[Dataset entries]

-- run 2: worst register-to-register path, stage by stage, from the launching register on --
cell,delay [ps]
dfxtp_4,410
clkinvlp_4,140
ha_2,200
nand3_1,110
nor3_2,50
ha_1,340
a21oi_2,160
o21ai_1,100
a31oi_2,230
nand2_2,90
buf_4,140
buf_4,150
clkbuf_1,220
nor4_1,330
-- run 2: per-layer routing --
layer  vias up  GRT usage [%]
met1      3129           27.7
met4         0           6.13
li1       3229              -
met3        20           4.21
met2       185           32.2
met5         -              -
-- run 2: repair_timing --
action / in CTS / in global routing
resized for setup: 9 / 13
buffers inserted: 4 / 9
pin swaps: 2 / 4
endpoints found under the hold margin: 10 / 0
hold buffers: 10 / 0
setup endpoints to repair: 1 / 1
===== config.mk =====
export PLATFORM = sky130hd
export DESIGN_NAME = pin_drive_mode_control
export DESIGN_NICKNAME = d
export VERILOG_FILES = /design/src/rtl/pin_ctrl_pkg.sv /design/src/rtl/pin_cfg_if.sv /design/src/rtl/pin_drive_mode_control.sv /design/src/rtl/pad_drive_decode.sv
export SDC_FILE = /design/constraint.sdc
export NUM_CORES = 1
export LEC_CHECK = 0
export BUFFER_PORTS_ARGS = -buffer_cell sky130_fd_sc_hd__buf_2
export CAP_MARGIN = 25
export CORE_MARGIN = 4
export CORE_UTILIZATION = 50
export CTS_BUF_LIST = sky130_fd_sc_hd__clkbuf_4 sky130_fd_sc_hd__clkbuf_8
export DETAILED_ROUTE_END_ITERATION = 8
export GPL_TIMING_DRIVEN = 0
export PLACE_DENSITY_LB_ADDON = 0.15
export SLEW_MARGIN = 30
export SYNTH_ARGS = -nofsm -noshare
export SYNTH_HDL_FRONTEND = slang
export SYNTH_HIERARCHICAL = 1
export SYNTH_SLANG_ARGS = --single-unit
export TNS_END_PERCENT = 10

===== constraint.sdc =====
create_clock -name aclk -period 4.5 [get_ports aclk]
set_clock_uncertainty 0.2 [all_clocks]
set_input_delay 0.45 -clock aclk [delete_from_list [all_inputs] [get_ports aclk]]
set_output_delay 0.45 -clock aclk [all_outputs]
set_load 0.01 [all_outputs]
**src/hdl/swc_pkg.sv**
```systemverilog
// Constants, types and helpers shared by the sleep and wake controller.
// Function
// - Low strap at power up: record pins, sleep.
// - Asleep: radio hibernates, processor stopped.
// - Location 8 mask enables pin watching.
// - Mask bits map to pins per variant.
// - Watched input change wakes, sends 0xC1.
// - Locations 4 and 5 form sleep duration.
// - Timer expiry wakes, broadcasts 0xC2 packet.
// - No reply in wait time: sleep again.
// - Command 0xA4 returns device to sleep.
// - Location 6 counts half-second send slots.
// - Low reserved strap selects reserved mode.
// - Pin packet carries levels and changed bits.
// - Timed packet carries no data bytes.
package swc_pkg;

	localparam int unsigned CLK_HZ = 100_000_000;
	localparam int unsigned SLOT_MS = 500;
	localparam int unsigned SLEEP_UNIT_S = 5;
	// Counts of clock cycles derived from the times above.
	localparam int unsigned SLOT_CYCLES = SLOT_MS * (CLK_HZ / 1000);
	localparam int unsigned SLEEP_UNIT_CYCLES = SLEEP_UNIT_S * CLK_HZ;

	localparam logic [3:0] ADDR_SLEEP_HIGH = 4'h4;
	localparam logic [3:0] ADDR_SLEEP_LOW = 4'h5;
	localparam logic [3:0] ADDR_WAIT_SLOTS = 4'h6;
	localparam logic [3:0] ADDR_PIN_MASK = 4'h8;

	localparam logic [7:0] RST_SLEEP_HIGH = 8'h00;
	localparam logic [7:0] RST_SLEEP_LOW = 8'h01;
	localparam logic [7:0] RST_WAIT_SLOTS = 8'h01;
	localparam logic [7:0] RST_PIN_MASK = 8'h00;

	localparam logic [7:0] CMD_PIN_CHECKIN = 8'hc1;
	localparam logic [7:0] CMD_TIMED_CHECKIN = 8'hc2;
	localparam logic [7:0] CMD_GO_SLEEP = 8'ha4;
	localparam logic [15:0] BCAST_DEST = 16'h0000;
	localparam logic [1:0] LEN_PIN = 2'h2;
	localparam logic [1:0] LEN_TIMED = 2'h0;

	// Watch mask bit positions whose pin differs between variants.
	localparam int unsigned BIT_ALT_HI = 5;
	localparam int unsigned BIT_ALT_LO = 4;

	typedef enum logic [2:0] {
		ST_BOOT,
		ST_SLEEP,
		ST_RUN,
		ST_SEND,
		ST_WAIT,
		ST_RESERVED
	} swc_state_t;

	// A zero count is raised to one, the same single unit that the expiry test already gives a zero.
	function automatic logic [15:0] at_least_one(input logic [15:0] v);
		at_least_one = (v == 16'h0000) ? 16'h0001 : v;
	endfunction : at_least_one

endpackage : swc_pkg

```
**src/hdl/swc_nv_mem.sv**
```systemverilog
// Configuration byte store with a registered read port and taps for the block.
`timescale 1ns/100ps
module swc_nv_mem #(
	parameter int unsigned DEPTH = 16
) (
	input wire logic clk,
	input wire logic reset,
	input wire logic wr_en,
	input wire logic rd_en,
	input wire logic [3:0] addr,
	input wire logic [7:0] wdata,
	output logic [7:0] rdata_r,
	output logic [7:0] sleep_high,
	output logic [7:0] sleep_low,
	output logic [7:0] wait_slots,
	output logic [7:0] pin_mask
);
	logic [7:0] mem_r [DEPTH];
	logic [7:0] mem_nxt [DEPTH];
	logic [7:0] rdata_nxt;

	// The reset image stands in for the stored power-up contents.
	function automatic logic [7:0] image(input int unsigned i);
		if (i == int'(swc_pkg::ADDR_SLEEP_HIGH)) begin
			image = swc_pkg::RST_SLEEP_HIGH;
		end else if (i == int'(swc_pkg::ADDR_SLEEP_LOW)) begin
			image = swc_pkg::RST_SLEEP_LOW;
		end else if (i == int'(swc_pkg::ADDR_WAIT_SLOTS)) begin
			image = swc_pkg::RST_WAIT_SLOTS;
		end else if (i == int'(swc_pkg::ADDR_PIN_MASK)) begin
			image = swc_pkg::RST_PIN_MASK;
		end else begin
			image = 8'h00;
		end
	endfunction : image

	always_comb begin
		mem_nxt = mem_r;
		rdata_nxt = rdata_r;
		if (wr_en && int'(addr) < DEPTH) begin
			mem_nxt[addr] = wdata;
		end
		if (rd_en) begin
			rdata_nxt = (int'(addr) < DEPTH) ? mem_r[addr] : 8'h00;
		end
	end

	always_ff @(posedge clk) begin
		for (int i = 0; i < DEPTH; i++) begin
			mem_r[i] <= reset ? image(i) : mem_nxt[i];
		end
		rdata_r <= reset ? 8'h00 : rdata_nxt;
	end

	assign sleep_high = mem_r[swc_pkg::ADDR_SLEEP_HIGH];
	assign sleep_low = mem_r[swc_pkg::ADDR_SLEEP_LOW];
	assign wait_slots = mem_r[swc_pkg::ADDR_WAIT_SLOTS];
	assign pin_mask = mem_r[swc_pkg::ADDR_PIN_MASK];
endmodule : swc_nv_mem

```
**src/hdl/swc_pin_watch.sv**
```systemverilog
// Recorded pin levels and masked change detection for the watched pins.
`timescale 1ns/100ps
module swc_pin_watch (
	input wire logic clk,
	input wire logic reset,
	input wire logic [7:0] pins,
	input wire logic [7:0] enable,
	input wire logic capture,
	input wire logic update,
	output logic [7:0] changed
);
	logic [7:0] recorded_r;
	logic [7:0] recorded_nxt;

	always_comb begin
		recorded_nxt = recorded_r;
		if (capture || update) begin
			recorded_nxt = pins;
		end
	end

	always_ff @(posedge clk) begin
		recorded_r <= reset ? 8'h00 : recorded_nxt;
	end

	assign changed = (pins ^ recorded_r) & enable;
endmodule : swc_pin_watch

```
**src/hdl/swc_top.sv**
```systemverilog
// Sleep and wake controller: strap sampling, timed and pin wake, check-in and wait slots.
`timescale 1ns/100ps
module swc_top #(
	parameter bit LATE_VARIANT = 1'b1,
	parameter int unsigned SLOT_CYCLES = swc_pkg::SLOT_CYCLES,
	parameter int unsigned SLEEP_UNIT_CYCLES = swc_pkg::SLEEP_UNIT_CYCLES
) (
	input wire logic clk,
	input wire logic reset,
	input wire logic low_power_strap_pin,
	input wire logic reserved_mode_strap_pin,
	input wire logic watch_pin_seven,
	input wire logic [6:0] port_b_pins,
	input wire logic [2:1] port_a_pins,
	input wire logic [7:0] pin_is_input,
	input wire logic cfg_wr,
	input wire logic cfg_rd,
	input wire logic [3:0] cfg_addr,
	input wire logic [7:0] cfg_wdata,
	output logic [7:0] cfg_rdata,
	input wire logic rx_valid,
	input wire logic [7:0] rx_cmd,
	input wire logic tx_ready,
	output logic tx_valid,
	output logic [7:0] tx_cmd,
	output logic [15:0] tx_dest,
	output logic [1:0] tx_len,
	output logic [7:0] tx_data0,
	output logic [7:0] tx_data1,
	output logic radio_hibernate,
	output logic cpu_stop,
	output logic reserved_mode
);
	swc_pkg::swc_state_t state_r, state_nxt;
	logic [31:0] prescale_r, prescale_nxt;
	logic [15:0] units_r, units_nxt;
	logic [7:0] slots_r, slots_nxt;
	logic tx_valid_r, tx_valid_nxt;
	logic [7:0] tx_cmd_r, tx_cmd_nxt;
	logic [15:0] tx_dest_r, tx_dest_nxt;
	logic [1:0] tx_len_r, tx_len_nxt;
	logic [7:0] tx_data0_r, tx_data0_nxt;
	logic [7:0] tx_data1_r, tx_data1_nxt;
	logic hibernate_r, stop_r, reserved_r, reserved_nxt;
	logic capture, update;
	logic [7:0] sleep_high, sleep_low, wait_slots, pin_mask;
	logic [7:0] watch_pins, changed;
	logic change_any, unit_tick, slot_tick, go_sleep_cmd;
	logic [15:0] sleep_units;
	logic [15:0] wait_units;

	swc_nv_mem #(
		.DEPTH(16)
	) u_nv (
		.clk(clk),
		.reset(reset),
		.wr_en(cfg_wr),
		.rd_en(cfg_rd),
		.addr(cfg_addr),
		.wdata(cfg_wdata),
		.rdata_r(cfg_rdata),
		.sleep_high(sleep_high),
		.sleep_low(sleep_low),
		.wait_slots(wait_slots),
		.pin_mask(pin_mask)
	);

	// Mask bit order: A6, B6, then A2 and A1 on the later variant or B5 and B4 on the earlier one, then B3 to B0.
	always_comb begin
		watch_pins = {watch_pin_seven, port_b_pins[6], port_a_pins[2], port_a_pins[1], port_b_pins[3:0]};
		if (!LATE_VARIANT) begin
			watch_pins[swc_pkg::BIT_ALT_HI] = port_b_pins[5];
			watch_pins[swc_pkg::BIT_ALT_LO] = port_b_pins[4];
		end
	end

	// Pins driven as outputs never wake the block, whatever the mask says.
	swc_pin_watch u_watch (
		.clk(clk),
		.reset(reset),
		.pins(watch_pins),
		.enable(pin_mask & pin_is_input),
		.capture(capture),
		.update(update),
		.changed(changed)
	);

	assign change_any = |changed;
	assign sleep_units = swc_pkg::at_least_one({sleep_high, sleep_low});
	// A function result cannot be part-selected, so the widened slot count is kept as a net.
	assign wait_units = swc_pkg::at_least_one({8'h00, wait_slots});
	// One counter serves both the sleep unit and the wait slot, since the block never needs both at once.
	assign unit_tick = prescale_r == 32'(SLEEP_UNIT_CYCLES - 1);
	assign slot_tick = prescale_r == 32'(SLOT_CYCLES - 1);
	assign go_sleep_cmd = rx_valid && rx_cmd == swc_pkg::CMD_GO_SLEEP;

	always_comb begin
		state_nxt = state_r;
		prescale_nxt = 32'h00000000;
		units_nxt = units_r;
		slots_nxt = slots_r;
		tx_valid_nxt = tx_valid_r;
		tx_cmd_nxt = tx_cmd_r;
		tx_dest_nxt = tx_dest_r;
		tx_len_nxt = tx_len_r;
		tx_data0_nxt = tx_data0_r;
		tx_data1_nxt = tx_data1_r;
		reserved_nxt = reserved_r;
		capture = 1'b0;
		update = 1'b0;
		case (state_r)
			swc_pkg::ST_BOOT: begin
				capture = 1'b1;
				// The reserved strap is tested first, so its low level wins over the low-power strap.
				if (!reserved_mode_strap_pin) begin
					reserved_nxt = 1'b1;
					state_nxt = swc_pkg::ST_RESERVED;
				end else if (!low_power_strap_pin) begin
					state_nxt = swc_pkg::ST_SLEEP;
					units_nxt = sleep_units;
				end else begin
					state_nxt = swc_pkg::ST_RUN;
				end
			end
			swc_pkg::ST_SLEEP, swc_pkg::ST_RUN: begin
				// Commands are not heard while asleep, since the radio is hibernating.
				if (state_r == swc_pkg::ST_RUN && go_sleep_cmd) begin
					state_nxt = swc_pkg::ST_SLEEP;
					units_nxt = sleep_units;
				end else if (change_any) begin
					// The report snapshots levels and changed bits on the same edge that moves the record on.
					state_nxt = swc_pkg::ST_SEND;
					update = 1'b1;
					slots_nxt = wait_units[7:0];
					tx_valid_nxt = 1'b1;
					tx_cmd_nxt = swc_pkg::CMD_PIN_CHECKIN;
					tx_dest_nxt = swc_pkg::BCAST_DEST;
					tx_len_nxt = swc_pkg::LEN_PIN;
					tx_data0_nxt = watch_pins & pin_mask;
					tx_data1_nxt = changed;
				end else if (state_r == swc_pkg::ST_SLEEP) begin
					prescale_nxt = unit_tick ? 32'h00000000 : prescale_r + 32'h00000001;
					if (unit_tick && units_r <= 16'h0001) begin
						state_nxt = swc_pkg::ST_SEND;
						slots_nxt = wait_units[7:0];
						tx_valid_nxt = 1'b1;
						tx_cmd_nxt = swc_pkg::CMD_TIMED_CHECKIN;
						tx_dest_nxt = swc_pkg::BCAST_DEST;
						tx_len_nxt = swc_pkg::LEN_TIMED;
						tx_data0_nxt = 8'h00;
						tx_data1_nxt = 8'h00;
					end else if (unit_tick) begin
						units_nxt = units_r - 16'h0001;
					end
				end
			end
			swc_pkg::ST_SEND: begin
				if (tx_ready) begin
					tx_valid_nxt = 1'b0;
					state_nxt = swc_pkg::ST_WAIT;
				end
			end
			swc_pkg::ST_WAIT: begin
				prescale_nxt = prescale_r + 32'h00000001;
				// The slot count must not leak into the sleep count, or the first sleep unit would be cut short.
				if (go_sleep_cmd) begin
					state_nxt = swc_pkg::ST_SLEEP;
					units_nxt = sleep_units;
					prescale_nxt = 32'h00000000;
				end else if (rx_valid) begin
					// Any other reply opens a session that lasts until the go-to-sleep command or an unanswered pin check-in.
					state_nxt = swc_pkg::ST_RUN;
				end else if (slot_tick && slots_r <= 8'h01) begin
					state_nxt = swc_pkg::ST_SLEEP;
					units_nxt = sleep_units;
					prescale_nxt = 32'h00000000;
				end else if (slot_tick) begin
					slots_nxt = slots_r - 8'h01;
					tx_valid_nxt = 1'b1;
					state_nxt = swc_pkg::ST_SEND;
				end
			end
			swc_pkg::ST_RESERVED: begin
				// Only a reset leaves this mode; the block does nothing else while parked here.
				state_nxt = swc_pkg::ST_RESERVED;
			end
			default: begin
				state_nxt = swc_pkg::ST_BOOT;
			end
		endcase
	end

	always_ff @(posedge clk) begin
		if (reset) begin
			state_r <= swc_pkg::ST_BOOT;
			prescale_r <= 32'h00000000;
			units_r <= 16'h0000;
			slots_r <= 8'h00;
			tx_valid_r <= 1'b0;
			tx_cmd_r <= 8'h00;
			tx_dest_r <= swc_pkg::BCAST_DEST;
			tx_len_r <= 2'h0;
			tx_data0_r <= 8'h00;
			tx_data1_r <= 8'h00;
			hibernate_r <= 1'b0;
			stop_r <= 1'b0;
			reserved_r <= 1'b0;
		end else begin
			state_r <= state_nxt;
			prescale_r <= prescale_nxt;
			units_r <= units_nxt;
			slots_r <= slots_nxt;
			tx_valid_r <= tx_valid_nxt;
			tx_cmd_r <= tx_cmd_nxt;
			tx_dest_r <= tx_dest_nxt;
			tx_len_r <= tx_len_nxt;
			tx_data0_r <= tx_data0_nxt;
			tx_data1_r <= tx_data1_nxt;
			// Both follow the next state so that they rise on the very edge that enters sleep.
			hibernate_r <= state_nxt == swc_pkg::ST_SLEEP;
			stop_r <= state_nxt == swc_pkg::ST_SLEEP;
			reserved_r <= reserved_nxt;
		end
	end

	assign tx_valid = tx_valid_r;
	assign tx_cmd = tx_cmd_r;
	assign tx_dest = tx_dest_r;
	assign tx_len = tx_len_r;
	assign tx_data0 = tx_data0_r;
	assign tx_data1 = tx_data1_r;
	assign radio_hibernate = hibernate_r;
	assign cpu_stop = stop_r;
	assign reserved_mode = reserved_r;
endmodule : swc_top

```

What you have to do » As listed above, the lines from the line with "export SYNTH_SLANG_ARGS = --single-unit" to the line with "set_clock_uncertainty 0.2 [all_clocks]" are to be echoed exactly, with both ends included and nothing added.

Solved problem »
export SYNTH_SLANG_ARGS = --single-unit
export TNS_END_PERCENT = 10

===== constraint.sdc =====
create_clock -name aclk -period 4.5 [get_ports aclk]
set_clock_uncertainty 0.2 [all_clocks]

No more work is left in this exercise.